Os jovens e adultos que não freqüentaram escola, produziram conhecimentos informais – como já mencionado - tendo como referência sua prática social. Sobre essa questão Piconez (2002, p. 73), referindo-se ao estudo realizado no Programa de Educação de Adultos6, assinala

[...] os sujeitos que não tiveram escolarização em tempo regular apresentam construções mentais estruturadas com base nas relações com o meio social e cultural, sem supostamente dispor dos instrumentos formais de registro dos seus raciocínios.

Assim, vale ressaltar que a união dos conhecimentos prévios do educando, com os saberes formais da escola pode tornar a prática pedagógica mais coerente e proveitosa. Coaduna-se com essas explicações quando Piconez (2002, p. 81) expõe durante a sua pesquisa, um problema em sala de aula

[...] referiu-se ao preço de uma saca de arroz e à relação com o que o sujeito poderia gastar na alimentação de sua família, um aluno revelou que não dava para resolver aquele problema, pois eles consumiam mais de um saco por mês em casa. Ele não conhecia a medida de uma saca.

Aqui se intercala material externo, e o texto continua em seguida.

<file path="src/twrb_pkg.sv">
// shared types, constants and register map of the time window record buffer
package twrb_pkg;

   localparam int DEPTH_DEFAULT = 32;
   localparam int RESULT_CAP    = 32;
   localparam int HIT_W         = $clog2(RESULT_CAP + 1);

   localparam int STAMP_W  = 48;
   localparam int STREAM_W = 16;
   localparam int FRAME_W  = 32;
   localparam int PAYLOAD_W = 64;
   localparam int KIND_W   = 2;
   localparam int LIMIT_W  = 6;
   localparam int DUR_W    = 32;
   localparam int CSR_AW   = 4;
   localparam int CSR_DW   = 32;

   localparam logic [KIND_W-1:0] KIND_RECORD = 2'd0;
   localparam logic [KIND_W-1:0] KIND_FETCH  = 2'd1;
   localparam logic [KIND_W-1:0] KIND_RANGE  = 2'd2;

   localparam logic [1:0] REG_ENABLE   = 2'd0;
   localparam logic [1:0] REG_COUNT    = 2'd1;
   localparam logic [1:0] REG_DURATION = 2'd2;

   localparam logic [LIMIT_W-1:0] COUNT_RESET    = 6'd32;
   localparam logic [DUR_W-1:0]   DURATION_RESET = 32'd10000;

   typedef enum logic [1:0] {
      OP_EVICT,
      OP_FETCH,
      OP_RANGE
   } op_type;

   typedef struct packed {
      logic [PAYLOAD_W-1:0] payload;
      logic [FRAME_W-1:0]   frame_number;
      logic [STREAM_W-1:0]  stream_id;
      logic [STAMP_W-1:0]   stamp_ms;
   } entry_type;

   typedef struct packed {
      logic [FRAME_W-1:0]   range_to;
      logic [FRAME_W-1:0]   range_from;
      logic [PAYLOAD_W-1:0] payload;
      logic [FRAME_W-1:0]   frame_number;
      logic [STREAM_W-1:0]  stream_id;
      logic [STAMP_W-1:0]   stamp_ms;
   } req_data_type;

   typedef struct packed {
      logic               record_enable;
      logic [LIMIT_W-1:0] count_limit;
      logic [DUR_W-1:0]   duration_limit_ms;
   } cfg_type;

endpackage

</file>
<file path="src/twrb_eval.sv">
// shared compare unit: eviction test, fetch test and range match with rebasing
module twrb_eval (
   input  twrb_pkg::op_type                 op,
   input  twrb_pkg::entry_type              entry,
   input  logic                             fetched,
   input  logic [twrb_pkg::STAMP_W-1:0]     newest,
   input  logic [twrb_pkg::DUR_W-1:0]       duration,
   input  logic [twrb_pkg::STREAM_W-1:0]    sid,
   input  logic [twrb_pkg::FRAME_W-1:0]     lo,
   input  logic [twrb_pkg::FRAME_W-1:0]     hi,
   output logic                             hit,
   output logic [twrb_pkg::FRAME_W-1:0]     frame
);

   logic [twrb_pkg::STAMP_W-1:0] span;
   logic                         too_old;
   logic                         in_range;

   assign span    = newest - entry.stamp_ms;
   assign too_old = (newest < entry.stamp_ms)
                 || (span > {{(twrb_pkg::STAMP_W-twrb_pkg::DUR_W){1'b0}}, duration});
   assign in_range = (entry.stream_id == sid)
                  && (entry.frame_number >= lo) && (entry.frame_number <= hi);

   always_comb begin
      case (op)
         twrb_pkg::OP_EVICT: begin
            hit   = too_old;
            frame = entry.frame_number;
         end
         twrb_pkg::OP_FETCH: begin
            hit   = !fetched;
            frame = entry.frame_number;
         end
         twrb_pkg::OP_RANGE: begin
            hit   = in_range;
            frame = entry.frame_number - lo;
         end
         default: begin
            hit   = 1'b0;
            frame = entry.frame_number;
         end
      endcase
   end

endmodule
</file>
<file path="config.mk">
export PLATFORM = sky130hd
export DESIGN_NAME = twrb_eval
export DESIGN_NICKNAME = d
export VERILOG_FILES = /design/src/twrb_pkg.sv /design/src/twrb_eval.sv
export SDC_FILE = /design/constraint.sdc
export NUM_CORES = 1
export LEC_CHECK = 0
export BUFFER_PORTS_ARGS = -buffer_cell sky130_fd_sc_hd__buf_2
export CAP_MARGIN = 5
export CORE_AREA = 2 2 138 140
export DETAILED_ROUTE_END_ITERATION = 10
export DIE_AREA = 0 0 140 142
export GPL_ROUTABILITY_DRIVEN = 0
export MAX_ROUTING_LAYER = met4
export PLACE_DENSITY = 0.72
export SETUP_SLACK_MARGIN = 0.05
export SLEW_MARGIN = 20
export SYNTH_ARGS = -nofsm -noshare
export SYNTH_HDL_FRONTEND = slang
export SYNTH_SLANG_ARGS = --single-unit
</file>
<file path="constraint.sdc">
create_clock -name vclk -period 6
set_clock_uncertainty 0.2 [all_clocks]
set_input_delay 0.6 -clock vclk [all_inputs]
set_output_delay 0.6 -clock vclk [all_outputs]
set_load 0.02 [all_outputs]
</file>
# Yosys cells after proc, flatten, opt, wreduce, memory -nomap -nowiden
# Index checks and enable logic that the tools add are counted.
[op_classes] reduce_logical=5 muxes=2 n_lt_le_gt_ge=4 eq_ne=3 addsub=2
[op_table] operator="$gt 48x32->1" count=1
[op_table] operator="$lt 48x48->1" count=1
[op_table] operator="$sub 48x48->48" count=1
[op_table] operator="$ge 32x32->1" count=1
[op_table] operator="$le 32x32->1" count=1
[op_table] operator="$mux 32" count=1
[op_table] operator="$sub 32x32->32" count=1
[op_table] operator="$eq 16x16->1" count=1
[op_table] operator="$pmux 1 s3" count=1
[op_table] operator="$eq 2x1->1 const B" count=1
[op_table] operator="$eq 2x2->1 const B" count=1
[op_table] operator="$logic_and 1x1->1" count=2
[op_table] operator="$logic_not 2->1" count=1
[op_table] operator="$logic_not 1->1" count=1
[op_table] operator="$logic_or 1x1->1" count=1
[word_totals] register_bits=0 word_cells=16 output_inout_bits=33 inputBits=323

# Depth between registers and ports, before layout
[logic_depth] ltp_word=4 depth_mapped=24 mapped_depth_nobuf=24

# Worst setup path after synthesis
# OpenSTA, ideal clock, no wires.
[synth_path] path_kind="input port to output port" startpoint="in entry[6] (netlist bit)" endpoint="out hit" path_buffers=0 t_required_ns=5.200 cell_stages=22 slack_ns=0.505 arrival_ns=4.695 cell_sequence="inv_1 -> ha_1 -> nand2_1 -> o21ai_0 -> o21ai_2 -> o21a_2 -> or2_2 -> o21ai_0 -> nand3_1 -> o21ai_0 -> xor2_1 -> ha_1 -> a21oi_1 -> o21ai_0 -> a221o_1 -> a2111oi_0 -> o211ai_1 -> nor3_1 -> o22ai_1 -> nand4b_1 -> nor4_1 -> a21oi_1"
[synth_via] elab_chain_len=4 elab_cells_between_ends=5 cone_classes="1 x add/sub; 2 x order compare; 1 x mux; 1 x reduce/logical"
[synth_rtl] element="from (decl)" line_no="twrb_eval.sv:4" text="input twrb_pkg::entry_type entry,"
[synth_rtl] element="$sub 48x48->48" line_no="twrb_eval.sv:19" text="assign span = newest - entry.stamp_ms;"
[synth_rtl] element="$gt 48x32->1" line_no="twrb_eval.sv:21" text="|| (span > {{(twrb_pkg::STAMP_W-twrb_pkg::DUR_W){1'b0}}, duration});"
[synth_rtl] element="$logic_or 1x1->1 *" line_no="twrb_eval.sv:21"
[synth_rtl] element="$pmux 1 s3 *" line_no="twrb_eval.sv:26" text="case (op)"
[synth_rtl] element="to (decl)" line_no="twrb_eval.sv:11" text="output logic hit,"
# Every way passes the cells marked *; elsewhere a longest branch is shown, timed or not.

# Worst setup path in the final report
[layout_path] startpoint="in entry[1] (netlist bit)" endpoint="out hit"
# The elaborated chain is that of the path after synthesis.

==> metrics.log <==
INFO  metric max_cap_violations = 0
INFO  metric power_switching = 505 µW
INFO  metric ys_top_cells_by_area = ha_1, inv_1, a21oi_1
INFO  metric floorplan.initialDensity = 36.9%
INFO  metric seq_cell_count = 0
INFO  metric seq_power_share = 0%
INFO  metric io_buffers = roughly 290
INFO  metric switching_share = between 50% and 60%
INFO  metric mappedNetlistNets = roughly 1500
INFO  metric first_iter_violations = 346
INFO  metric maxSlewViolCount = 0
INFO  metric final_net_count = roughly 1800
INFO  metric gr-usage-all-layers = 21.1%
INFO  metric detail_route.wirelength = 21.8 mm
INFO  metric floorplan.io_pins = approximately 360
INFO  metric period_minus_slack = between 5 and 6 ns
INFO  metric post-dp-hpwl = slightly below 20 mm
INFO  metric yosysTopAreaCellShare = a little over a quarter
INFO  metric p_clk_share = 0%
INFO  metric final_layout_size_suffix_gt1_share = between 20% and 30%
INFO  metric max_clock_freq = roughly 170 MHz
INFO  metric synth.lib_cells_used.distinct = 71
INFO  metric ys_warn_count = 0
INFO  metric synth_area_per_cell = between 6 and 7 µm²
INFO  metric power.total = around 930 µW
INFO  metric detail_route.drc_violations = 18
INFO  metric synthCells = between 1000 and 1500
INFO  metric layout.cells.non_filler = approximately 1600
INFO  metric critical_path_class = in -> out
INFO  metric layout-area-overhead-vs-synth = 32.7%
INFO  metric violations = design-rule violations
INFO  metric yosys.cell_count.top_type = inv_1
INFO  metric seq_area_frac_synth = 0%
INFO  metric overflow = 0
INFO  metric grt_pass1_wl = between 30 and 40 mm
INFO  metric p_leak = 0.00505 µW
INFO  metric seq_area = 0 µm²
INFO  metric grt_max_degree = 70
INFO  metric min-delay-path-class = in -> out
INFO  metric outcome = complete, but fails checks
INFO  metric die_x = about 140 µm
INFO  metric p_int = about 430 µW
INFO  metric route.antenna.remaining_nets = 0
INFO  metric rsz0062_at_grt = true
INFO  metric vias_in_the_first_global_route = about 7700
INFO  metric cp.arrival = approximately 5 ns
INFO  metric timing_worst_slew_pin_value = approximately 0.66 ns
INFO  metric antenna_found_initial = 5
INFO  metric timing.slew.headroom = between 50% and 60%
INFO  metric drt-wirelength-per-cell = about 14 µm
INFO  metric syn-cell-area = approximately 0.0068 mm²
INFO  metric clock_buffer_count = 0
INFO  metric routed_via_density = 5.19
INFO  metric report.final.hold_viol_count = 0
INFO  metric fp.dieH = 142 µm
INFO  metric required = between 5 and 6 ns
INFO  metric cts_hold_buf = 0
INFO  metric power.ir.vdd_worst = 0.0466 mV
INFO  metric most_common_library_cells_after_synthesis = inv_1, ha_1, a21oi_1
INFO  metric min_period_over_period = between 90% and 100%
INFO  metric dp_cells = 1573
INFO  metric via_count = between 8000 and 9000
INFO  metric timing.critical_path.to_type = output port
INFO  metric core-area = 0.0185 mm²
INFO  metric num_rows = 50
INFO  metric die_outline_area = between 0.015 and 0.02 mm²
INFO  metric power.combinational.fraction = 100.0%
INFO  metric count_of_tritonroute_iterations_in_the_first_routing_pass = 8
INFO  metric power_per_standard_cell_area = around 100 mW/mm²
INFO  metric setup.worst_path.start_class = input pin
INFO  metric timing.final.setup_violations = 0
INFO  metric top_cell_type_by_total_area_after_synthesis = ha_1
INFO  metric crit_fanout = 3
==> final cells by class <==
class | count | area (µm²)
fill | 1871 | 9410
multi-input combinational | 836 | 6290
timing repair buffer | 337 | 1820
inverter | 168 | 631
tap | 234 | 293
antenna | 5 | 12.5
==> critical path, cell delays in order <==
cell and delay, ns:
buf_6 0.07, inv_2 0.03, ha_4 0.24, nor2b_4 0.13, o31a_2 0.16, o21ai_2 0.07, o21a_2 0.24, buf_6 0.13
nor4_4 0.34, nor2_2 0.09, o21bai_1 0.18, xor2_1 0.24, ha_1 0.29, a21o_1 0.18, a21o_1 0.15, a221o_1 0.35
a2111oi_2 0.34, buf_4 0.17, o211ai_1 0.08, nor3_2 0.16, o22ai_1 0.09, nand4b_1 0.19, nor4_2 0.20, buf_4 0.15
a21oi_1 0.03, buf_4 0.19
==> what timing repair did <==
item                                    4_1_cts  5_1_grt
setup buffers                                 2        0
gates resized for setup                      36        9
endpoints found under the setup margin        1        1
pin swaps                                    24        1
==> cells in the final DEF, fill, tap and decap left out, types with 5 or more instances in the layout <==
master / n
buf_2: 289
inv_1: 166
ha_1: 133
a21oi_1: 103
nand2_1: 85
o21ai_0: 73
xnor2_1: 52
nor2_1: 50
buf_4: 45
a21o_1: 44
nand3_1: 25
xor2_1: 23
nand4_1: 22
nor3_1: 16
o211ai_1: 14
o21bai_1: 13
o21a_1: 12
nor2b_1: 9
nand2b_1: 8
and3_1: 8
ha_4: 8
o21ai_1: 7
a211oi_1: 7
o31ai_1: 7
o211a_1: 6
a221oi_1: 6
diode_2: 5
o21ai_2: 5
o22ai_1: 5
and2_1: 5
nor3b_1: 5
==> worst paths after layout <==
path | start | to | slack [ns] | cells after the start
hold / removal | entry[64] | frame[0] | 1.36 | 4
setup / recovery | entry[1] | hit | 0.08 | 26
==> layer usage <==
| layer | track usage (%) | vias up | part of all wire, % |
|---|---|---|---|
| li1 | - | 4291 | - |
| met1 | 26.3 | 3684 | 45 |
| met2 | 38.0 | 204 | 49 |
| met3 | 1.31 | 28 | 4.2 |
| met4 | 4.36 | 0 | 1.9 |
| met5 | - | - | 0 |
==> logic make-up (layout without fill, tap and decap cells) <==
kind of cell,after synthesis,in the layout,synth area share [%]
simple gates,265,265,19.2
other cells,0,5,0
compound gates,344,344,32.7
mux,6,6,0.918
buf+inv,189,505,10.6
fa+ha+maj,146,146,27.0
xor+xnor,75,75,9.64
==> power by group through the flow <==
stage / sequential, µW / combinational [µW] / clock [µW]
3_3_place_gp: 0 / 875 / 0
3_5_place_dp: 0 / 894 / 0
4_1_cts: 0 / 919 / 0
2_1_floorplan: 0 / 604 / 0
5_1_grt: 0 / 1040 / 0.000112
6_report: 0 / 934 / 0.000112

A partir da reflexão acima exposta, podemos dizer que, quando o ensino na alfabetização de jovens e adultos não reconhece os saberes pré-existentes do educando, ele fica mais distante da aprendizagem oferecida pela escola, e assim distante de alcançar um resultado satisfatório.

Diante do exposto, queremos mostrar que, por meio dos conhecimentos prévios dos alfabetizandos jovens e adultos, o(a) educador(a) pode obter maior êxito, coerência e proveito, considerando assim, a leitura de mundo que eles já possuem da sua prática social, articulando- a com os conhecimentos formais da escola. “O interessante é a compreensão de que o professor pode mediar aprendizagens significativas, isto é, existe a possibilidade de intervenção pedagógica, numa ampla gama de situações que podem levar a construção ou mesmo à reconstrução de conhecimentos” (PICONEZ, Ibid. p. 87).Esta é uma prática docente em que o educando jovem e adulto é considerado no espaço escolar por meio de sua oralidade, dialogando, debatendo, produzindo textos, realizando operações a partir das experiências de seu cotidiano, colocando-o no processo de amadurecimento de seu mundo. Em função disso Freire (2003, p. 82) assinala,

Era analisando com os alunos seus trabalhos concretos, sua experiência de redação, que eu ia, com indiscutível facilidade, pondo sobre a mesa questões de sintaxe cujo estudo era previsto, na programação de conteúdos [...] Não era transplantada das páginas frias de uma gramática [...]

Uma das conseqüências óbvias de uma prática assim era o gosto com que os alunos se entregavam à escrita e à leitura. O gosto e a segurança.

Nesse sentido, o(a) educador(a) encontra, ciente da dimensão e da importância de reconhecer na prática educativa, o universo dos educandos através de sua oralidade, um meio facilitador de conduzi-los à libertação do senso comum, para o senso crítico, a fim de inseri- los de forma efetiva no meio social do mundo letrado.

Há de se considerar ainda que, não temos nesta pesquisa, o intuito de colocar imensas responsabilidades sobre o(a) educador(a) da alfabetização de jovens e adultos. Estamos apenas ressaltando, o seu poder de intervenção e direcionamento na prática educativa, a necessidade de sua consciência crítica e, sobretudo, do seu fazer cônscio na ação concreta em sala de aula com seu educando. Pois, como expressa a professora Pagu, alfabetizar “É um processo que vai muito além do ler e escrever, é poder proporcioná-los a leitura do que estar

ao seu redor. É tendo conhecimento de mundo que o cerca, a alfabetização se torna mais fácil, pois os educandos trazem uma bagagem enorme do mundo deles”. Esta bagagem é, geralmente exposta por meio de sua oralidade.